As Maurice Diot and Edouard Muller sped side-by-side towards the Parc des Princes velodrome in Paris on 9 September, 1951, no one knew that it was the last time professional riders would contest a race that had left its mark on all who had ridden it.
Nearly 1,200km and 39 hours earlier, Diot and Muller had been among the 41 professional riders who had rolled out from Paris for the seventh edition of Paris-Brest-Paris. Some wore goggles perched on top of casquettes; others wore woolen hats. All wore a look of trepidation.

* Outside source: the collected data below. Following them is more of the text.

This design comes from an exercise in tuning for small area on the open sky130 flow, not from production work.
Only simulation tests tie the RTL to the original design; equivalence was not proved.
Power figures rest on the tool's default switching activity, not on a simulated workload.

### flow/config.mk
export PLATFORM = sky130hd
export DESIGN_NAME = i4004_dec
export DESIGN_NICKNAME = i4004_dec
export VERILOG_FILES = /design/flow/design.v
export SDC_FILE = /design/flow/constraint.sdc
export NUM_CORES = 4
export LEC_CHECK = 0
export CAP_MARGIN = 20
export CORE_MARGIN = 2
export CORE_UTILIZATION = 40
export SLEW_MARGIN = 20
### flow/constraint.sdc
create_clock -name core_clock -period 10.0 [get_ports {clk}]
set_input_delay 2.0000 -clock core_clock [delete_from_list [all_inputs] [get_ports {clk}]]
set_output_delay 2.0000 -clock core_clock [all_outputs]
set_load 0.01 [all_outputs]
Context: an optimization exercise on an open-source flow, tuned for small area, a short achievable clock period and few clock cycles. The choices shown serve that exercise and are no tape-out recipe.
At most, simulation tests tie the RTL to the original design; equivalence was not proved.

==> inputs of build 28 <==
==> flow/design.v (excerpt) <==
module romdec (
    input  wire        clk,
    input  wire        rst,
    input  wire        start,
    input  wire [2:0]  unit,
    input  wire [15:0] maxlen,
    input  wire [15:0] in_len,
    input  wire [15:0] bias,
    output wire        busy,
    output wire        done,
    output wire [3:0]  code,
    output wire [15:0] count,
    output wire [31:0] fault_info,
    output reg         in_re,
    output reg  [15:0] in_addr,
    input  wire [7:0]  in_rdata,
    output reg         out_we,
    output reg  [15:0] out_waddr,
    output reg  [7:0]  out_wdata,
    output reg         out_re,
    output reg  [15:0] out_raddr,
    input  wire [7:0]  out_rdata
);
    localparam C_NONE = 4'd0, C_OK = 4'd1, C_UNDERRUN = 4'd2, C_BADREF = 4'd3,
               C_BOUND = 4'd4, C_CEILING = 4'd5, C_BADHDR = 4'd8, C_BADCMD = 4'd9;
    localparam [5:0]
        K_INIT = 6'd0,
        K_TOK  = 6'd1,    
        K_B1   = 6'd2,    
        K_C1   = 6'd3,    
        K_C0   = 6'd4,    
        K_LIT  = 6'd5,    
        K_OFF  = 6'd6,    
        K_LO   = 6'd7,
        K_HI   = 6'd8,
        K_N    = 6'd9,
        X_CHK  = 6'd10,   
        X_RUN  = 6'd11,   
        S_INIT = 6'd12,
        S_B0   = 6'd13,
        S_B1   = 6'd14,
        S_B2   = 6'd15,
        S_TOK  = 6'd16,
        S_RH   = 6'd17,
  ...
export LEC_CHECK = 0
export CAP_MARGIN = 20
export CORE_MARGIN = 2
export CORE_UTILIZATION = 30
export PLACE_DENSITY = 0.5
export SLEW_MARGIN = 20
create_clock -name core_clock -period 8.0 [get_ports {clk}]
run.sh (not shown) runs the stock make flow with config.mk's settings and CLKGATE_MAP_FILE= SYNTH_SCRIPT=/design/flow/synth_recipe.tcl, a recipe that flattens the netlist after the stock synthesis.
==> build 76 (differences from build 28) <==
--- a/flow/design.v
+++ b/flow/design.v
@@ -55,15 +55,19 @@
         E_B2   = 6'd28,
         E_TOK  = 6'd29,
         E_TH   = 6'd30,
         E_FL   = 6'd31,
         E_RAW  = 6'd32,
         E_V    = 6'd33,
         E_WH   = 6'd34,
-        E_WL   = 6'd35;
+        E_WL   = 6'd35,
+        D_W    = 6'd36,
+        D_END  = 6'd37,
+        S_B3   = 6'd38,
+        E_LT   = 6'd39;
     reg        busy_q, done_q;
     reg [5:0]  ph;
     reg [3:0]  code_q;
     reg        kb;         
     reg        sx;         
     reg [15:0] ra;         
     reg [7:0]  hbuf;       
@@ -118,15 +122,15 @@
             K_HI:    x_off = {3'b111, head[7:3], off[7:0]};
             S_RH:    x_off = {4'hF, off[11:8] + head[7:4], off[7:0]};
             default: x_off = {8'hFF, head};
         endcase
     end
     wire [16:0] x_sum = {1'b0, wp} + {1'b0, x_off} + {16'd0, we_q};
     wire        x_one = &x_off;
-    wire [15:0] s_x    = (ph == S_B1) ? {head, off[7:0]} : {off[7:0], off[15:8]};
+    wire [15:0] s_x    = off;
     wire        s_fits = (s_x <= aux);
     wire [11:0] s_t    = {4'd0, head} + 12'd18 + {~wp[11:0]} + {11'd0, ~we_q};
     wire g1 = |kd[16:2];
     wire g2 = |kd[16:3];
     wire g4 = |kd[16:5];
     wire sd_empty = ~|kd[8:1];
     function [7:0] dcm_step;
@@ -158,35 +162,35 @@
                 dcm_step = 8'd0;
             else if (s[8])
                 dcm_step = 8'd255;
             else
                 dcm_step = s[7:0];
         end
     endfunction
-    wire [7:0] dcm_next = dcm_step(dacc, (ph == D_HI) ? head[7:4] : head[3:0]);
-    wire       ebit   = head[~bp];
+    wire [7:0] dcm_next = dcm_step(dacc, off[3:0]);
+    wire       eb0    = head[~bp];
+    wire       eb1    = head[~bp - 3'd1];
+    wire       et2    = (nb[4:1] != 4'd0) && (bp != 3'd7);
+    wire [4:0] nb_n   = nb - (et2 ? 5'd2 : 5'd1);
+    wire       e_last = (nb_n == 5'd0);
+    wire [6:0] fsh_n  = et2 ? {fsh[4:0], eb0, eb1} : {fsh[5:0], eb0};
+    wire [15:0] acc_n = et2 ? {acc[13:0], eb0, eb1} : {acc[14:0], eb0};
     wire [2:0] efm_k  = efm[0] + efm[1] + efm[2] + efm[3] + efm[4];
     wire [4:0] efirst = (efm_k != 3'd0) ? {2'd0, efm_k} : epl;
     wire [1:0] fp1 = efm[0];
     wire [1:0] fp2 = efm[0] + efm[1];
     wire [2:0] fp3 = efm[0] + efm[1] + efm[2];
     wire [2:0] fp4 = efm[0] + efm[1] + efm[2] + efm[3];
     wire [4:0] eflags = {efm[4] & fsh[fp4], efm[3] & fsh[fp3], efm[2] & fsh[fp2],
                          efm[1] & fsh[fp1], efm[0] & fsh[0]};
-    reg  [15:0] e_x;
-    always @* begin
-        case (ph)
-            E_H4:    e_x = kd[15:0];
-            E_B2:    e_x = off;
-            default: e_x = acc | {eflags, 11'd0};
-        endcase
-    end
-    wire [15:0] e_sum = e_x + aux;
-    wire        e_dec = (emode == 3'd4);
-    wire [15:0] e_step = acc + {{15{e_dec}}, 1'b1};
+    wire [15:0] e_v    = acc | {eflags, 11'd0};
+    wire [15:0] e_sum  = e_v + aux;
+    wire        e_inc  = (emode == 3'd0) || (emode == 3'd3);
+    wire        e_dec  = (emode == 3'd4);
+    wire [15:0] e_step = e_v + {{15{e_dec}}, e_inc | e_dec};
     wire k_ph = (ph <= K_N);
     wire e_rd = (ph >= E_TOK) && (ph <= E_RAW);
     reg take, rdb;
     always @* begin
         take = 1'b0;
         if (rl != 2'd0 && k_ph) begin
             take = 1'b1;
@@ -194,17 +198,17 @@
             case (ph)
                 K_INIT, S_INIT, D_INIT, E_INIT: take = 1'b1;
                 K_TOK: take = kd[0] ? g1 : (kd[1] ? g2 : g4);
                 K_B1:  take = kd[0] & g1;
                 K_C0:  take = g1;
                 K_LIT, K_OFF, K_LO, K_HI, K_N: take = 1'b1;
                 S_B0, S_B1, S_TOK, S_RH: take = 1'b1;
-                D_HI:  take = 1'b1;
+                D_W, D_HI: take = 1'b1;
                 E_H0, E_H1, E_H2, E_H3, E_H4, E_H5: take = 1'b1;
-                E_TOK, E_TH, E_FL, E_RAW: take = (bp == 3'd7);
+                E_TOK, E_TH, E_FL, E_RAW: take = (bp == 3'd7) || (et2 && bp == 3'd6);
                 default: ;
             endcase
         end
         rdb = e_rd ? (bp == 3'd0) : take;
         if (ph == K_INIT || ph == S_INIT || ph == D_INIT || ph == E_INIT)
             rdb = 1'b0;
         if (!busy_q) begin
@@ -449,20 +453,24 @@
                 end
                 S_B0: begin
                     off[7:0] <= head;
                     ph       <= S_B1;
                 end
                 S_B1: begin
                     off[15:8] <= head;
-                    zf        <= s_fits;
+                    ph        <= S_B2;
+                end
+                S_B2: begin
+                    off <= {off[7:0], off[15:8]};
+                    zf  <= s_fits;
                     if (s_fits)
                         lim <= s_x + 16'd2;
-                    ph <= S_B2;
+                    ph <= S_B3;
                 end
-                S_B2: begin
+                S_B3: begin
                     if (!zf && s_fits) begin
                         lim  <= s_x + 16'd2;
                         iend <= (s_x == 16'd0);
                     end else begin
                         iend <= (lim == 16'd2);
                     end
                     zf <= 1'b0;
@@ -489,29 +497,35 @@
                         finish(C_OK);
                     end else begin
                         setsrc;
                         cnt <= {5'd0, head[3:0]} + 9'd3;
                         ph  <= X_CHK;
                     end
                 end
-                D_INIT: ph <= D_LO;
-                D_LO: begin
-                    if (iend) begin
+                D_INIT: ph <= D_W;
+                D_W: begin
+                    off[7:0] <= head;
+                    if (iend)
                         finish(C_OK);
-                    end else begin
-                        dacc <= dcm_next;
-                        emit(dcm_next);
-                        ph   <= D_HI;
-                    end
+                    else
+                        ph <= D_LO;
+                end
+                D_LO: begin
+                    dacc     <= dcm_next;
+                    emit(dcm_next);
+                    off[3:0] <= off[7:4];
+                    ph       <= D_HI;
                 end
                 D_HI: begin
-                    dacc <= dcm_next;
+                    dacc     <= dcm_next;
                     emit(dcm_next);
-                    ph   <= D_LO;
+                    off[7:0] <= head;
+                    ph       <= iend ? D_END : D_LO;
                 end
+                D_END: finish(C_OK);
                 E_INIT: ph <= E_H0;
                 E_H0: begin
                     acc[7:0] <= head;
                     epl      <= head[4:0];
                     ph       <= E_H1;
                 end
                 E_H1: begin
@@ -523,97 +537,100 @@
                     ph       <= E_H3;
                 end
                 E_H3: begin
                     kd[7:0] <= head;
                     ph      <= E_H4;
                 end
                 E_H4: begin
-                    kd[15:0]  <= e_sum;
                     off[15:8] <= head;
                     ph        <= E_H5;
                 end
                 E_H5: begin
                     off[7:0] <= head;
+                    fsh      <= 7'd0;
+                    nb       <= 5'd2;
                     if (acc[7:0] > 8'd16) begin
                         lim <= {8'd0, acc[7:0]};
                         finish(C_BADHDR);
                     end else begin
-                        ph <= E_B2;
+                        ph <= E_TOK;
                     end
                 end
-                E_B2: begin
-                    off <= e_sum;
-                    ph  <= E_TOK;
-                end
                 E_TOK: begin
-                    et  <= ebit;
-                    nb  <= ebit ? 5'd6 : 5'd5;
-                    fsh <= 7'd0;
-                    bp  <= bp + 3'd1;
-                    ph  <= E_TH;
+                    fsh <= fsh_n;
+                    bp  <= bp + (et2 ? 3'd2 : 3'd1);
+                    nb  <= nb_n;
+                    if (e_last) begin
+                        et <= fsh_n[1];
+                        nb <= fsh_n[1] ? 5'd5 : 5'd4;
+                        ph <= E_TH;
+                    end
                 end
                 E_TH: begin
-                    fsh <= {fsh[5:0], ebit};
-                    bp  <= bp + 3'd1;
-                    nb  <= nb - 5'd1;
-                    if (nb == 5'd1) begin
-                        cnt <= {4'd0, fsh[2:0], ebit} + 9'd1;
+                    fsh <= fsh_n;
+                    bp  <= bp + (et2 ? 3'd2 : 3'd1);
+                    nb  <= nb_n;
+                    if (e_last) begin
+                        cnt <= {5'd0, fsh_n[3:0]} + 9'd1;
+                        fsh <= 7'd0;
                         if (!et) begin
-                            emode <= fsh[3] ? 3'd1 : 3'd0;
-                            acc   <= fsh[3] ? off : kd[15:0];
+                            emode <= fsh_n[4] ? 3'd1 : 3'd0;
+                            acc   <= fsh_n[4] ? off : kd[15:0];
                             ph    <= E_WH;
-                        end else if (fsh[4:0] == 5'b11111 && ebit) begin
-                            finish(C_OK);
                         end else begin
-                            emode <= {1'b0, fsh[4:3]} + 3'd2;
-                            fsh   <= 7'd0;
+                            emode <= {1'b0, fsh_n[5:4]} + 3'd2;
                             acc   <= 16'd0;
                             nb    <= efirst;
-                            ph    <= (efm_k != 3'd0) ? E_FL : (epl != 5'd0) ? E_RAW : E_V;
+                            if (fsh_n[5:4] == 2'd3)
+                                ph <= E_LT;
+                            else
+                                ph <= (efm_k != 3'd0) ? E_FL : (epl != 5'd0) ? E_RAW : E_WH;
                         end
                     end
                 end
+                E_LT: begin
+                    if (cnt == 9'd16)
+                        finish(C_OK);
+                    else
+                        ph <= (efm_k != 3'd0) ? E_FL : (epl != 5'd0) ? E_RAW : E_WH;
+                end
                 E_FL: begin
-                    fsh <= {fsh[5:0], ebit};
-                    bp  <= bp + 3'd1;
-                    nb  <= nb - 5'd1;
-                    if (nb == 5'd1) begin
+                    fsh <= fsh_n;
+                    bp  <= bp + (et2 ? 3'd2 : 3'd1);
+                    nb  <= nb_n;
+                    if (e_last) begin
                         nb <= epl;
-                        ph <= (epl != 5'd0) ? E_RAW : E_V;
+                        ph <= (epl != 5'd0) ? E_RAW : E_WH;
                     end
                 end
                 E_RAW: begin
-                    acc <= {acc[14:0], ebit};
-                    bp  <= bp + 3'd1;
-                    nb  <= nb - 5'd1;
-                    if (nb == 5'd1)
-                        ph <= E_V;
-                end
-                E_V: begin
-                    acc <= e_sum;
-                    ph  <= E_WH;
+                    acc <= acc_n;
+                    bp  <= bp + (et2 ? 3'd2 : 3'd1);
+                    nb  <= nb_n;
+                    if (e_last)
+                        ph <= E_WH;
                 end
                 E_WH: begin
-                    emit(acc[15:8]);
+                    emit(e_sum[15:8]);
                     ph <= E_WL;
                 end
                 E_WL: begin
-                    emit(acc[7:0]);
+                    emit(e_sum[7:0]);
                     cnt <= cnt - 9'd1;
-                    if (emode == 3'd0 || emode == 3'd3 || emode == 3'd4)
-                        acc <= e_step;
+                    acc <= e_step;
+                    fsh <= 7'd0;
                     if (cnt == 9'd1) begin
                         if (emode == 3'd0)
                             kd[15:0] <= e_step;
+                        nb <= 5'd2;
                         ph <= E_TOK;
                     end else if (emode == 3'd5) begin
-                        fsh <= 7'd0;
                         acc <= 16'd0;
                         nb  <= efirst;
-                        ph  <= (efm_k != 3'd0) ? E_FL : (epl != 5'd0) ? E_RAW : E_V;
+                        ph  <= (efm_k != 3'd0) ? E_FL : (epl != 5'd0) ? E_RAW : E_WH;
                     end else begin
                         ph <= E_WH;
                     end
                 end
                 default: ;
                 endcase
             end
==> flow/config.mk (replaced) <==
export PLATFORM = sky130hd
export DESIGN_NAME = romdec
export DESIGN_NICKNAME = romdec
export VERILOG_FILES = /design/flow/design.v
export SDC_FILE = /design/flow/constraint.sdc
export NUM_CORES = 4
export LEC_CHECK = 0
export CAP_MARGIN = 20
export CORE_MARGIN = 2
export CORE_UTILIZATION = 40
export PLACE_DENSITY = 0.6
export SETUP_SLACK_MARGIN = 3.5
export SLEW_MARGIN = 20
==> build 13 (differences from build 28) <==
--- a/flow/config.mk
+++ b/flow/config.mk
@@ -5,8 +5,9 @@
 export SDC_FILE = /design/flow/constraint.sdc
 export NUM_CORES = 4
 export LEC_CHECK = 0
 export CAP_MARGIN = 20
 export CORE_MARGIN = 2
 export CORE_UTILIZATION = 30
 export PLACE_DENSITY = 0.5
+export SETUP_SLACK_MARGIN = 4.5
 export SLEW_MARGIN = 20
==> summary of the runs <==
- Build 13 ran to the end with no violations. Build 28 went through all stages and came out clean. Build 76 completed with no timing, DRC or antenna violations.
- Of build 76 and build 13, build 13 has the higher via count (gap 8.1%, measured against build 13).
- Fmax: build 28 < build 76 < build 13.
- Critical path depth, highest first: build 28, build 13, build 76.
- The highest non-clock buffer count belongs to build 13, the lowest to build 28.
- Clock-buffer cell count, lowest first: build 13, build 28, build 76.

Those fearful faces were because Paris-Brest-Paris was no ordinary race. Some 60 years earlier Pierre Giffard of the French daily Le Petit Journal had followed the first edition of Bordeaux-Paris with interest. Despite widespread skepticism that man and machine could withstand 570km of racing, the event had been a success. Three weeks later Giffard announced his paper was seeing Bordeaux-Paris and doubling it. “La Course du Petit Journal,” ran a frontpage headline, “Paris à Brest et retour: 1,200 kilomètres.”
That first Paris-Brest-Paris would be a race for French nationals, open to amateurs and professionals. The paper whipped up interest in the race with a series of pre-race articles, illustrated with simple sketches depicting heroic cyclists suffering in wind and rain, searching for food and bed, falling from broken bikes; all before being shown triumphantly returning to Paris and toasting their achievement.